2. Investigation. Investigate alternative strategies with your supply chain. Can current vendors ensure product delivery if you or they have a disaster? Do they have a disaster recovery plan in place and are you an important element in their plan? Can the product be drop-shipped directly to customers? Can existing inventory meet the demands of high-priority customers? Who are your weakest supply chain links? Can you strengthen these weak links through better communications or alternative processes or suppliers? Recoveries have a much greater likelihood of success when a company has already investigated its supply chain and has the means in place to quickly react to a disaster with appropriate and tested procedure and policies.

3. Assessment. Once all your data is collected and a thorough investigation of possible weaknesses and appropriate responses has been conducted, assess the risk associated with each supplier if a disaster or an event occurs. Identify by supplier the associated risk and the impact that may occur if the supplier is not able to fulfill its obligation to supply you with products or services. This assessment will determine the correct course of action to be taken if a disaster would occur and any additional cost that may be associated with the recovery.

4. Agreement. Form agreements with your suppliers on how they and you will react to a disaster should it occur. Don’t wait until a disaster to determine if there are any associated additional costs if your supplier has to use alternative shipping methods to supply you. Get agreement from your suppliers on how to deal with contract points. Don’t try to negotiate new contract terms while you are in a recovery process—and for sure, don’t try to litigate a solution while you are trying to recover from a disaster!

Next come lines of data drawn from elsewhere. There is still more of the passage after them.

[config.mk]
export PLATFORM = sky130hd
export DESIGN_NAME = fugue_lin_round
export DESIGN_NICKNAME = d
export VERILOG_FILES = /design/src/rtl/fugue_lin_pkg.sv /design/src/rtl/fl_tix.sv /design/src/rtl/fl_ror.sv /design/src/rtl/fl_cmix.sv /design/src/rtl/fl_smix_hook.sv /design/src/rtl/fugue_lin_round.sv
export SDC_FILE = /design/constraint.sdc
export NUM_CORES = 2
export LEC_CHECK = 0
export BUFFER_PORTS_ARGS = -buffer_cell sky130_fd_sc_hd__buf_2
export CORE_AREA = 2 2 400 402
export CTS_CLUSTER_DIAMETER = 120
export DETAILED_ROUTE_END_ITERATION = 10
export DIE_AREA = 0 0 402 404
export SLEW_MARGIN = 20
export SYNTH_ARGS = -nofsm -noshare
export SYNTH_HDL_FRONTEND = slang
export SYNTH_SLANG_ARGS = --single-unit
[constraint.sdc]
create_clock -name clk -period 5.4 [get_ports clk]
set_input_delay 0.81 -clock clk [delete_from_list [all_inputs] [get_ports clk]]
set_output_delay 0.81 -clock clk [all_outputs]
set_load 0.01 [all_outputs]
[src/rtl/fugue_lin_pkg.sv]
package fugue_lin_pkg;

    localparam int WORD_W  = 32;
    localparam int N_WORDS = 30;
    localparam int ROT     = 3;
    localparam int FLAT_W  = WORD_W * N_WORDS;

    // injection taps
    localparam int TIX_ACC  = 10;
    localparam int TIX_IN   = 0;
    localparam int TIX_ECHO = 8;
    localparam int TIX_XDST = 1;
    localparam int TIX_XSRC = 24;

    // column mix: sources and the two destination bases
    localparam int CM_SRC  = 4;
    localparam int CM_DSTA = 0;
    localparam int CM_DSTB = 15;
    localparam int CM_SPAN = 3;

    typedef logic [WORD_W-1:0]  word_t;
    typedef word_t [N_WORDS-1:0] state_t;

    typedef struct packed {
        state_t st;
        word_t  pred;
    } upd_t;

    function automatic word_t xor_fold(input state_t s);
        word_t acc;
        acc = '0;
        for (int i = 0; i < N_WORDS; i++) acc ^= s[i];
        return acc;
    endfunction

    function automatic int wrap_idx(input int i);
        return i % N_WORDS;
    endfunction

endpackage

[src/rtl/fl_tix.sv]
module fl_tix
    import fugue_lin_pkg::*;
(
    input  state_t s_in,
    input  word_t  msg,
    output state_t s_out
);
    always_comb begin
        s_out = s_in;
        s_out[TIX_ACC]  = s_in[TIX_ACC] ^ s_in[TIX_IN];
        s_out[TIX_IN]   = msg;
        s_out[TIX_ECHO] = s_in[TIX_ECHO] ^ msg;
        s_out[TIX_XDST] = s_in[TIX_XDST] ^ s_in[TIX_XSRC];
    end
endmodule

[src/rtl/fl_ror.sv]
module fl_ror
    import fugue_lin_pkg::*;
#(
    parameter int SHIFT = ROT
) (
    input  state_t s_in,
    output state_t s_out
);
    for (genvar i = 0; i < N_WORDS; i++) begin : g_rot
        localparam int DST = (i + SHIFT) % N_WORDS;
        assign s_out[DST] = s_in[i];
    end
endmodule

[src/rtl/fl_cmix.sv]
module fl_cmix
    import fugue_lin_pkg::*;
(
    input  state_t s_in,
    output state_t s_out
);
    for (genvar w = 0; w < N_WORDS; w++) begin : g_col
        if (w >= CM_DSTA && w < CM_DSTA + CM_SPAN) begin : g_a
            assign s_out[w] = s_in[w] ^ s_in[CM_SRC + (w - CM_DSTA)];
        end else if (w >= CM_DSTB && w < CM_DSTB + CM_SPAN) begin : g_b
            assign s_out[w] = s_in[w] ^ s_in[CM_SRC + (w - CM_DSTB)];
        end else begin : g_pass
            assign s_out[w] = s_in[w];
        end
    end
endmodule

[src/rtl/fl_smix_hook.sv]
module fl_smix_hook
    import fugue_lin_pkg::*;
(
    input  state_t s_in,
    output state_t s_out
);
    // placeholder for the nonlinear substitution stage
    assign s_out = s_in;
endmodule

[src/rtl/fugue_lin_round.sv]
module fugue_lin_round
    import fugue_lin_pkg::*;
#(
    parameter int N_SUB = 2
) (
    input  logic              clk,
    input  logic              rst,
    input  logic              msg_valid,
    input  logic [WORD_W-1:0] msg_word,
    output logic [FLAT_W-1:0] state_out,
    output logic [WORD_W-1:0] sig_out,
    output logic              fault_out
);
    state_t state_q;
    word_t  sig_q;
    logic   fault_q;

    state_t chain [N_SUB+1];
    state_t after_ror [N_SUB];
    state_t after_cm  [N_SUB];
    upd_t   nxt;
    word_t  actual_sig;

    fl_tix u_tix (
        .s_in  (state_q),
        .msg   (msg_word),
        .s_out (chain[0])
    );

    for (genvar k = 0; k < N_SUB; k++) begin : g_sub
        fl_ror #(.SHIFT(ROT)) u_ror (
            .s_in  (chain[k]),
            .s_out (after_ror[k])
        );
        fl_cmix u_cmix (
            .s_in  (after_ror[k]),
            .s_out (after_cm[k])
        );
        fl_smix_hook u_hook (
            .s_in  (after_cm[k]),
            .s_out (chain[k+1])
        );
    end

    always_comb begin
        nxt.st     = chain[N_SUB];
        nxt.pred   = sig_q ^ state_q[TIX_XSRC];
        actual_sig = xor_fold(nxt.st);
    end

    always_ff @(posedge clk) begin
        if (rst) begin
            state_q <= '0;
            sig_q   <= '0;
            fault_q <= 1'b0;
        end else if (msg_valid) begin
            state_q <= nxt.st;
            sig_q   <= nxt.pred;
            fault_q <= (actual_sig != nxt.pred);
        end
    end

    assign state_out = state_q;
    assign sig_out   = sig_q;
    assign fault_out = fault_q;

endmodule

==> results <==
- The critical path launch point type is a register.
- The number of CTS-inserted buffers is 115.
- The signal on the critical path passes through xor2_1 > xnor2_1 > xnor2_1 > xnor3_1 > xor2_1 > nand4_1 > nor4_1 > a31oi_1.
- The total design power is 20.1 mW.
- The post-synthesis share of cell area spent on full adders, half adders and majority gates is 0%.
- The share of async-settable or async-resettable flops after synthesis is 0%.
- The leftover overflow at the end of global routing is 0.
- Yosys mapped the design onto 21 distinct sky130hd cell types.
- The compound-gate portion of the synthesized area is 4.39%.
- The maximum vdd ir drop is 0.245 mV.
- The worst min-delay path class is input pin to register.
- Measured along the x axis, the die boundary spans 402 um.
- The number of buffers between clock root and the deepest sink is 3.
- After synthesis the netlist holds a flip-flop and latch count of 993.
- The area share of xor/xnor cells in the synthesized design is 22.4%.
- On the critical path, the stage with the largest delay is an instance of sky130_fd_sc_hd__xor2_1.
- The total die area is 162000 sq um.
- The number of nets handed over by synthesis was 5135.
- In this run the number of H-tree levels came out at 3.
- The upper clock frequency limit is 0.285 GHz.
- The top cell types in the final layout, fill and taps aside, are sky130_fd_sc_hd__buf_2 (1025), sky130_fd_sc_hd__xnor2_1 (1022), sky130_fd_sc_hd__nor2_1 (993), sky130_fd_sc_hd__dfxtp_1 (993), sky130_fd_sc_hd__mux2i_1 (672).
- After filler insertion, the fill cell instance count of the layout stands at 16100.
- The number of core rows is 146.
- The initial DRC count is 2255.
- Routability-driven placement finished with a final weighted congestion of 0.970.
- The number of clock sinks is 993.
- The critical setup path kind is register to register.
- The area growth from synthesis to layout is 12.8%.
- The number of nets with antenna violations after routing is 0.
- The post-cts repair resize count is 0.
- In this run the power density over the cells is 360 nW/um^2.
- Port buffering added 1027 buffers.
- For this run, the post-layout net count is 5428.
- Setup repair after global routing left no endpoint under its margin.
- The boundary pin count is 1028.
- The initial antenna violation count is 9.
- In this run the worst path has a maximum fanout of 4.
- Among all flip-flop cells after synthesis, the most frequent one is sky130_fd_sc_hd__dfxtp_1.
- TritonCTS built the clock tree.
- The core area is 158000 sq um.
- The netlist area before placement is 49600 sq um.
- In this run, synthesis inferred 0 flip-flops with an integrated enable.
- The HPWL after detailed placement is 126000 um.
- The number of instances in the synthesized netlist is 5100.
- After layout, the worst path uses 65.0% of the clock period.
- The data arrival time of the worst path is 4.09 ns.
- Global routing consumed, over all layers together, 19.1% of the routing resources.
- The post-detailed-route DRC marker count is 0.
- The cell at the root of the clock tree is sky130_fd_sc_hd__clkbuf_16.
- The tightest slew margin relative to the limit is 30.8%.
- The sequential-to-total area share from yosys stat is 40.1%.
- The setup total negative slack is 0 ns.
- The effective utilization at floorplan is 31.4%.
- The number of buffers added for setup after CTS is 0.
- Leaving out fill and tap cells, the most frequent cell in the layout is sky130_fd_sc_hd__buf_2.
- The number of max-cap violations is 0.
- The total count of max-transition violations in the final report is 0.
- Counting both buffers and inverters, the worst setup path holds a total of 0.
- STA classifies the critical path endpoint as a register.
- The leakage dissipation is 24.7 nW.
- Entering global routing, the biggest net connects 150 pins.
- The number of iterations in the first detailed-routing pass is 5.
- The run finished with clean final reports.
- The number of setup violations in the final report is 0.
- The simple-gate portion of the synthesized area is 7.91%.
- For the finished layout, the period the worst path requires is 3.51 ns.
- The first global-routing pass estimated 234000 um of wire.
- The combinational family with the most area after synthesis is XOR/XNOR gates.
- The number of warnings issued by yosys is 0.
- The via count of the first global-routing pass was 32900.
- The actual slew at the worst max-slew pin is 1.04 ns.
- A synthesized cell averages 9.72 sq um.
- The final hold slack is 0.419 ns.
- The total wire length after detailed routing is 163000 um.
- The worst endpoint required time is 5.98 ns.
- In the routed layout, each cell is associated on average with a via count of 4.59.
- The cell family with the largest share of critical-path delay is XOR/XNOR gates.
- The detailed-route via count is 34700.
- After detailed routing, the average wire length per cell comes to 21.5 um.
- The share of cells above drive strength 1 is 23.1%.
- At the later pin of the worst-skew pair, clock insertion delay measures 0.73 ns.
- The vertical extent of the die is 404 um.
- The number of hold violations in the final report came to 0.
- The final worst clock skew is 0.0297 ns.
- Buffers inserted to repair hold after CTS numbered 0.
- The clock-pin transition on the worst setup and hold timing paths is 0.06 ns.
- On the worst path, the slowest cell contributes a delay of 0.80 ns.
- In the synthesized netlist, mux cells make up 13.6% of the area.
[layer usage]
metal	part of all wire (%)	global-route usage [%]	vias to the layer above	routed length, um
met5	0.025	0	-	41
met4	3.5	6.49	6	5770
met1	41	23.1	16800	67600
li1	-	-	16600	-
met3	8.0	6.58	266	13100
met2	47	31.5	974	76500
[synthesized netlist by cell type (all sizes together), types with 2 or more instances]
cell    number  area [sq um]
clkbuf     187           702
xor2       156          1370
mux2i      672          6730
buf        706          5050
nor4         2          12.5
nor2       993          3730
nand4        7          43.8
xnor2     1027          9030
a211oi     288          2160
xnor3       31           703
dfxtp      993         19900
nand2       33           124
[per-stage QoR]
| step | setup WS, ns | utilization [%] | instances | instance area [sq um] |
|---|---|---|---|---|
| global placement | 1.47 | 33.0 | 7348 | 52100 |
| finish | 1.89 | 35.4 | 7562 | 55900 |
| global route | 1.73 | 35.4 | 7561 | 55900 |
| CTS | 1.70 | 35.4 | 7560 | 55900 |
| floorplan | 3.16 | - | 5100 | 49600 |
| detailed placement | 1.72 | 33.0 | 7348 | 52100 |
[layout make-up]
cell class / instances / area, sq um / share of cell area (%)
Multi-Input combinational cell: 3214 / 24000 / 42.9
Sequential cell: 993 / 19900 / 35.6
Timing Repair Buffer: 1069 / 5640 / 10.1
Clock buffer: 170 / 3350 / 5.98
Tap cell: 2072 / 2590 / 4.64
Clock inverter: 42 / 459 / 0.821
Antenna cell: 2 / 5.00 / 0.00895
[worst reg2reg max path: stages, from the launching register on]
cell	delay [ns]
sky130_fd_sc_hd__dfxtp_1	0.46
sky130_fd_sc_hd__xor2_1	0.20
sky130_fd_sc_hd__xnor2_1	0.19
sky130_fd_sc_hd__xnor2_1	0.18
sky130_fd_sc_hd__xnor3_1	0.43
sky130_fd_sc_hd__xor2_1	0.80
sky130_fd_sc_hd__nand4_1	0.60
sky130_fd_sc_hd__nor4_1	0.39
sky130_fd_sc_hd__a31oi_1	0.12
[final timing paths]
kind / to / slack, ns / start / cells after the start
worst max-delay path: fault_out$_SDFFE_PP0P_ / 1.89 / state_out[150]$_SDFFE_PP0P_ / 8
worst max register to register: fault_out$_SDFFE_PP0P_ / 1.89 / state_out[150]$_SDFFE_PP0P_ / 8
worst min-delay path: state_out[220]$_SDFFE_PP0P_ / 0.42 / msg_word[28] / 3
worst min register to register: state_out[528]$_SDFFE_PP0P_ / 0.52 / state_out[528]$_SDFFE_PP0P_ / 2
[registers in the layout (all words and copies together) (netlist names)]
name	count
state_out	960
sig_out	32
fault_out	1
[power by group]
part,switching [mW],total [mW],internal (mW)
Sequential,0.477,8.14,7.66
Combinational,2.37,4.15,1.78
Clock,3.31,7.85,4.54
[cell families after synthesis]
group                     Yosys count
AOI/OAI and AO/OA                 290
buffers and inverters             893
muxes                             672
xor gates and xnor gates         1215
and+or+nand+nor                  1037
DFF                               993
Note: power is estimated with default switching activity, not from simulation.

5. Mitigation. As a company, you want a supplier that is a strong and viable partner, one that has planned for business interruption and has your interests as well as its own in mind. To ensure this, you should put in place a vendor management program while creating your disaster recovery plans. A vendor management program is a partnership between your company and your suppliers. Ensure that you have communicated to your suppliers the development of your disaster recovery plan and how they are important to its success. Work out any concerns they or you might have if they are not able to fulfill their commitment due to a disaster. If they do not have a disaster recovery plan in place, help them to develop one. The effort you take in helping your suppliers will be well worth the time if it clarifies everyone’s role in the event of a disaster.

Remember, business continuity planning in your supply chain is your responsibility; it is not your vendors’ or suppliers’ responsibility to manage the impact on your business.